Author Q&A
Q. What was your inspiration for writing Sirens? Where did the idea for the story originate?
A. I was at a house party very similar to the ones described in the book. Drink, drugs and sweat on the walls. No-one knew who owned the house, though, and it was clear that whoever was throwing the party wanted to keep it that way. At the time I was reading The Great Gatsby and thought this could be a moody modern update. Instead of Gatsby’s jazz-age shindigs, I’d have raucous drink and drug-fueled parties. Instead of Gatsby’s lost love, I’d give his equivalent a literally missing girlfriend – and instead of the naïve neighbor being seduced into this world, I’d have a young undercover detective who may or may not be destroyed by it…
Q. A review in The Guardian states that you present Manchester “as pungently and uncompromisingly as Ian Rankin does Edinburgh.” You depict the city so robustly, as if it were a character in and of itself. To what extent is the novel reflective of your experience living there?
A. The atmosphere’s what I was really living through. I’d kind of opted out of life in my early twenties, dropped off the radar, severed ties with friends and family and found myself working in the only place that would have me. The largest bar in the city, which had a bad rep for drugs and violence. I’d start work at 10pm and work until 4 or 5am. After that I’d wander the streets people watching.

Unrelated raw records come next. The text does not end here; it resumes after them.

`src/rtl/elevator_motion_ctrl.sv`:
```
// Car motion controller: walks the car floor by floor toward a latched target,
// opens the door on arrival and pulses a clear for the served floor request.
module elevator_motion_ctrl #(
  parameter logic [1:0]  labelF1       = 2'b00,
  parameter logic [1:0]  labelF2       = 2'b01,
  parameter logic [1:0]  labelF3       = 2'b10,
  parameter int unsigned TRAVEL_CYCLES = 4,
  parameter int unsigned DOOR_CYCLES   = 3,
  parameter int unsigned CNT_W         = 8
) (
  input  logic       clk,
  input  logic       rst_n,
  input  logic [1:0] gf,
  input  logic       led1,
  input  logic       led2,
  input  logic       led3,
  output logic [1:0] floor,
  output logic       move_handler,
  output logic       up,
  output logic       down,
  output logic       door_open,
  output logic       clr1,
  output logic       clr2,
  output logic       clr3
);

  typedef enum logic [1:0] {IDLE, MOVING, DOOR} state_t;

  localparam logic [CNT_W-1:0] TRAVEL_LAST = CNT_W'(TRAVEL_CYCLES - 1);
  localparam logic [CNT_W-1:0] DOOR_LAST   = CNT_W'(DOOR_CYCLES - 1);

  state_t           state_q, state_d;
  logic [1:0]       floor_q, floor_d;
  logic [1:0]       target_q, target_d;
  logic [CNT_W-1:0] timer_q, timer_d;

  logic       led_here;
  logic       any_led;
  logic       gf_valid;
  logic       going_up;
  logic [1:0] floor_step;

  always_comb begin
    led_here = 1'b0;
    if (floor_q == labelF1) led_here = led1;
    if (floor_q == labelF2) led_here = led2;
    if (floor_q == labelF3) led_here = led3;
  end

  assign any_led  = led1 | led2 | led3;
  assign gf_valid = (gf == labelF1) || (gf == labelF2) || (gf == labelF3);
  assign going_up = target_q > floor_q;

  // Saturate at the end floors so a corrupted target can never wrap the car.
  always_comb begin
    floor_step = floor_q;
    if (going_up) begin
      if (floor_q != labelF3) floor_step = floor_q + 2'd1;
    end else begin
      if (floor_q != labelF1) floor_step = floor_q - 2'd1;
    end
  end

  always_comb begin
    state_d  = state_q;
    floor_d  = floor_q;
    target_d = target_q;
    timer_d  = timer_q;
    case (state_q)
      IDLE: begin
        if (led_here) begin
          state_d = DOOR;
          timer_d = '0;
        end else if (any_led && gf_valid && (gf != floor_q)) begin
          state_d  = MOVING;
          target_d = gf;
          timer_d  = '0;
        end
      end
      MOVING: begin
        if (timer_q == TRAVEL_LAST) begin
          floor_d = floor_step;
          timer_d = '0;
          if (floor_step == target_q) state_d = DOOR;
        end else begin
          timer_d = timer_q + CNT_W'(1);
        end
      end
      DOOR: begin
        // A fresh request here after the clear cycle restarts the door period.
        if ((timer_q != '0) && led_here) begin
          timer_d = '0;
        end else if (timer_q == DOOR_LAST) begin
          state_d = IDLE;
          timer_d = '0;
        end else begin
          timer_d = timer_q + CNT_W'(1);
        end
      end
      default: begin
        state_d = IDLE;
        timer_d = '0;
      end
    endcase
  end

  always_ff @(posedge clk or negedge rst_n) begin
    if (!rst_n) begin
      state_q  <= IDLE;
      floor_q  <= labelF1;
      target_q <= labelF1;
      timer_q  <= '0;
    end else begin
      state_q  <= state_d;
      floor_q  <= floor_d;
      target_q <= target_d;
      timer_q  <= timer_d;
    end
  end

  assign floor        = floor_q;
  assign move_handler = state_q != IDLE;
  assign up           = (state_q == MOVING) && going_up;
  assign down         = (state_q == MOVING) && !going_up;
  assign door_open    = state_q == DOOR;
  assign clr1         = (state_q == DOOR) && (timer_q == '0) && (floor_q == labelF1);
  assign clr2         = (state_q == DOOR) && (timer_q == '0) && (floor_q == labelF2);
  assign clr3         = (state_q == DOOR) && (timer_q == '0) && (floor_q == labelF3);

endmodule

```
`config.mk`:
```
export PLATFORM = sky130hd
export DESIGN_NAME = elevator_motion_ctrl
export DESIGN_NICKNAME = d
export VERILOG_FILES = /design/src/rtl/elevator_motion_ctrl.sv
export SDC_FILE = /design/constraint.sdc
export NUM_CORES = 1
export LEC_CHECK = 0
export BUFFER_PORTS_ARGS = -buffer_cell sky130_fd_sc_hd__buf_4
export CAP_MARGIN = 20
export CORE_MARGIN = 3
export CORE_UTILIZATION = 51
export CTS_CLUSTER_DIAMETER = 60
export CTS_CLUSTER_SIZE = 8
export DETAILED_ROUTE_END_ITERATION = 16
export MAX_ROUTING_LAYER = met4
export PLACE_DENSITY = 0.84
export RECOVER_POWER = 100
export SKIP_CTS_REPAIR_TIMING = 1
export SLEW_MARGIN = 0
export SYNTH_ARGS = -nofsm -noshare
export SYNTH_HDL_FRONTEND = slang
export SYNTH_SLANG_ARGS = --single-unit
```
`constraint.sdc`:
```
create_clock -name clk -period 2.1 [get_ports clk]
set_input_delay 0.42 -clock clk [delete_from_list [all_inputs] [get_ports clk]]
set_output_delay 0.42 -clock clk [all_outputs]
set_load 0.005 [all_outputs]
```
==> impl_results.md <==
- Status: finished with violations
- Failing checks: negative setup slack
- Setup TNS Final: -220 ps
- Clk pin slew, worst setup/hold paths: around 80 ps
- H-tree depth: 1
- TritonCTS Sinks: 14
- Part of the power in combinational logic: 0.646
- CTS tree: yes
- CP max-delay cell: dfrtp_2
- Routed metal-1 wire length: roughly 1200 µm
- Uppermost layer routed: met4
- Maximum VDD drop: ~1.0 mV
- Post-DP HPWL: slightly above 2000 µm
- Cell Chain, Critical Path: nor4_4, and3_4, buf_6, and3_4, buf_6
- DR vias: a little over 1k
- Most frequent cells after synthesis: dfrtp_1, ha_1, inv_1, nand2_1, nor2_1
- WL met3: 102 µm
- Share of the synthesized area in the top cell type: 0.309
- Clock Power Share: 0.119
- DR WL met2: between 1000 and 1500 µm
- Synth Flop Type: dfrtp_1
- MaxCap Viol Count: 0
- Fillers: around 150
- FF+latch area: 353 µm²
- Startpoint types: flop
- Flops & latches, synth: 14
- Crit path time final: roughly 2200 ps
- Yosys warning total: 0
- Nets: approximately 180
- Worst Tran Pin Value: about 770 ps
- Die ar.: about 2800 µm²
- Placed cell count: approximately 170
- Post-layout util: 0.733
- Largest stage delay, worst path: about 430 ps
- CP Data Arrival Time: between 1500 and 2000 ps
- TritonCTS Buffers: 3
- Drt wl/cell: around 15 µm
- Leakage power: 0.733 nW
- Worst EP required: ~1700 ps
- CTS max path bufs: 2
- # rows: 16
- Largest net degree at the start of global routing: 15
- Internal Power: 0.969 mW
- Final setup vio count: 6
- Vias per inst: between 5 and 6
- HP Class: in2reg
- DIE HEIGHT: 53.2 µm
- Area of the multi-input gates: just under 800 µm²
- Crit path from: timer_q[4]$_DFFE_PN0N_
- Final wirelength: between 2000 and 3000 µm
- Antenna fix cells: 0
- CTS root buf: clkbuf_4
- Sequential area share after synthesis: 0.309
- Avg Cell Area, Syn: around 9.2 µm²
- Mapped Cells: 123
- Number of global-route vias before repair: 919
- Final hold viol count: 0
- Switching power: approximately 0.66 mW
- Gr ovfl total: 0
- Post-place setup slack: -108 ps
- Fin crit share: 1.03
- Cell area after synthesis: roughly 1100 µm²
- Nature of the critical path endpoint: primary output
- Setup WS post-layout: -67.2 ps
- Placeable Area: around 2000 µm²
- Hold_sp: gf[0]
- RSZ-0062 raised after global routing: true
- Asr flop ratio synth: 1.00
- Port Buffer Count: 15
- Reg2reg start: timer_q[4]$_DFFE_PN0N_
- Ports: 16
- Power per standard cell area: approximately 1100 nW/µm²
- Area growth from synthesis to layout: 32.0%
- Area contributors post-synth: dfrtp_1, ha_1, and3_2
- Max-slew violations: 0
- Gpl congestion: 0.804
- Worst-Skew Late Latency: 280 ps
- Pre-Repair DR Iteration Count: 4
- Skew final: between 1.5 and 2 ps
- Sequential Power Share: 0.235
- Initial antenna violation count: 0
- DRC violations left: 0
- Slew margin rel.: 0.486
- Crit-path max FO: 4
- Drt first-iter violations: 31
- Switching share of power: 0.403
- GRT Overall Usage: 0.214
- Dominant cell by count in the synthesized netlist: dfrtp_1
- Mapped Nets: roughly 140
- Die Wd: roughly 53 µm
- Post-synth EDFFs: 0
- Critical path class: reg2out
- Initial core utilization: 0.556
- Post-route non-filler standard cell count: about 180
- Synth cell types: 35
- Fin Hold WS: 388 ps
- Synth area leader: dfrtp_1
- Max Clock Freq: between 400 and 500 MHz
- Final ANT Viol Nets: 0
- Global-route wire length before repair: ~4300 µm
- Share of cells above drive strength 1: 0.382
==> final timing paths <==
path                                                 to  slack (ps)  depth (start not counted)
min in group asynchronous        timer_q[5]$_DFFE_PN0N_         720                          2
worst min-delay path            target_q[0]$_DFFE_PN0P_         390                          3
worst max register to register   timer_q[6]$_DFFE_PN0N_         -10                          8
worst min register to register   state_q[1]$_DFFE_PN0P_         580                          1
max in group asynchronous          floor[0]$_DFFE_PN0P_         850                          2
worst max-delay path                               clr2         -70                          5
==> layer usage <==
layer | vias to the layer above | GRT usage
met5 | - | -
met4 | 0 | 0.0426
met3 | 4 | 0.0592
met2 | 30 | 0.343
met1 | 471 | 0.270
li1 | 512 | -
==> through the flow <==
stage	cell area (µm²)	power [mW]
finish	1500	1.62
global route	1500	1.75
CTS	1380	1.49
detailed placement	1350	1.30
global placement	1350	1.26
floorplan	1130	1.03
==> area by class of cell <==
| type | count | area share |
|---|---|---|
| clock buffers | 4 | 0.0242 |
| inverters | 11 | 0.0276 |
| multi-input cells | 97 | 0.528 |
| flip-flops and latches | 14 | 0.236 |
| well taps | 27 | 0.0226 |
| repair buffers | 31 | 0.162 |
==> state kept, by name, indices dropped and copies added, names as in the netlist <==
| name | count |
|---|---|
| timer_q | 8 |
| floor | 2 |
| state_q | 2 |
| target_q | 2 |
==> critical path: cells and delay by family (launching register included) <==
| kind | cells | cell delay [ps] |
|---|---|---|
| and+or+nand+nor | 3 | 840 |
| buffers and inverters | 2 | 190 |
| DFF | 1 | 430 |
==> logic make-up after synthesis <==
logic type | share of synthesized area
AOI/OAI and AO/OA | 0.174
adders and majority gates | 0.143
buffers and inverters | 0.0463
DFF | 0.309
muxes | 0.0573
and+or+nand+nor | 0.270
==> power by group through the flow <==
| stage | clock [mW] | combinational, mW | sequential (mW) |
|---|---|---|---|
| 5_1_grt | 0.215 | 1.15 | 0.387 |
| 4_1_cts | 0.199 | 0.924 | 0.370 |
| 6_report | 0.193 | 1.05 | 0.381 |
| 3_5_place_dp | 0 | 0.920 | 0.376 |
| 2_1_floorplan | 0 | 0.667 | 0.367 |
| 3_3_place_gp | 0 | 0.889 | 0.373 |
==> layout by cell type (no fill, tap or decap), types with 3 or more instances in the layout <==
| cell | instances |
|---|---|
| a21oi_1 | 5 |
| a22o_1 | 4 |
| and3_1 | 3 |
| and3_2 | 3 |
| and3_4 | 3 |
| buf_4 | 26 |
| buf_6 | 3 |
| clkbuf_4 | 3 |
| dfrtp_1 | 12 |
| ha_1 | 10 |
| inv_1 | 9 |
| mux2_2 | 3 |
| nand2_1 | 11 |
| nand3_1 | 3 |
| nor2_1 | 7 |
| nor2b_1 | 5 |
| o21ai_0 | 4 |
| o21ai_1 | 4 |
Power figures use the tool's default switching activity.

Q. You work as the crime fiction buyer for Waterstones, the UK’s premier bookstore. Which crime novels have influenced you most?
A. Probably the American hardboiled stuff. Chandler, Hammett, Dorothy B Hughes, and neo-noir like Ellroy and William Gibson. Novels where life itself is as much a mystery as any murder.
Q. Given your expertise in the crime fiction world, are there any exciting trends you have noticed developing? Where do you see the genre heading? What exactly does it mean when we call Sirens “neo-noir”?
A. Neo-noir implies a slightly more ‘knowing’ version of the classic hardboiled style – playing with the conventions of lone wolves, femme fatales and sad compromise – but hopefully in a fresh way.
The most interesting crime I’ve read lately has been of the true variety. The true crime novel coined by Truman Capote with In Cold Blood still holds enormous potential and appeal today, as media like Serial, The Jinx, Making a Murderer, etc all show.
Q. You portray the inner workings of a police department with a deep understanding of the intricacies of loyalty, power, and scandal. Beyond your own wide reading in the crime genre, did you conduct any other research while writing the novel?
A. I spoke to police officers but was rebuffed when they discovered Sirens would deal with corruption. Luckily I found that the banal betrayals and double-crosses of everyday life provided ample inspiration.
Q. Sirens reveals some of the human cost of the drug trade, from the commodification of the women who become involved with traffickers to the horrific deaths that can spread so easily with a bad batch of drugs. Did any news stories inform this aspect of the story?
A. Some was bitter firsthand experience, some was national news. Manchester has an enormous and heartbreaking drug problem with a so-called designer substance called Spice which is difficult to avoid.
Q) Each character in Sirens is somehow more compelling than the last—from our fallen hero Aidan Waits and his main adversary in drug lord Zain Carver to the cronies, groupies, and cops who populate your novel. Did you have a favorite? Were any characters especially challenging to write?
A: That’s very kind. My favorite character is probably The Bug. On the surface he’s the most horrifying and shocking in the novel, but actually has a heart buried beneath a vicious, defensive exterior. He’s also perhaps the only character who’s consistently honest with himself and others.
Q. Can you talk about the experience of publishing Sirens in the UK last year? Were your Waterstones colleagues surprised to learn that you had written your book, all the while working for a major bookstore? How did it feel when the novel went on to receive such fantastic acclaim from the likes of Lee Child and Val McDermid? What do you hope American readers take away from Sirens?
A. It completely changed my life. I worked on Sirens in secret for eight years, always broke, exhausted and desperate, during which time I lost friends, girlfriends and a great deal of hair. I was as surprised as everyone else when there was a bidding war for this dark little thing that came out of my head. The best feeling is when someone utterly unconnected with you falls in love with the book, though. A Russian girl got in touch saying she felt as though Sirens were written just for her. That felt better than any of the quotes or sales or reviews. I’d be happy if it found even one reader like that in the states.
Q. What are you working on next?
A. I’ve just finished the second Aidan Waits novel, The Smiling Man. It takes inspiration from a real life unsolved murder – one of the most confounding, weird and twisted that I’ve encountered. The victim’s identity has never been discovered, and I’ve used a similar case to raise questions of identity for my characters throughout the novel. I gave it absolutely everything I had, and I can’t wait for the world to see it.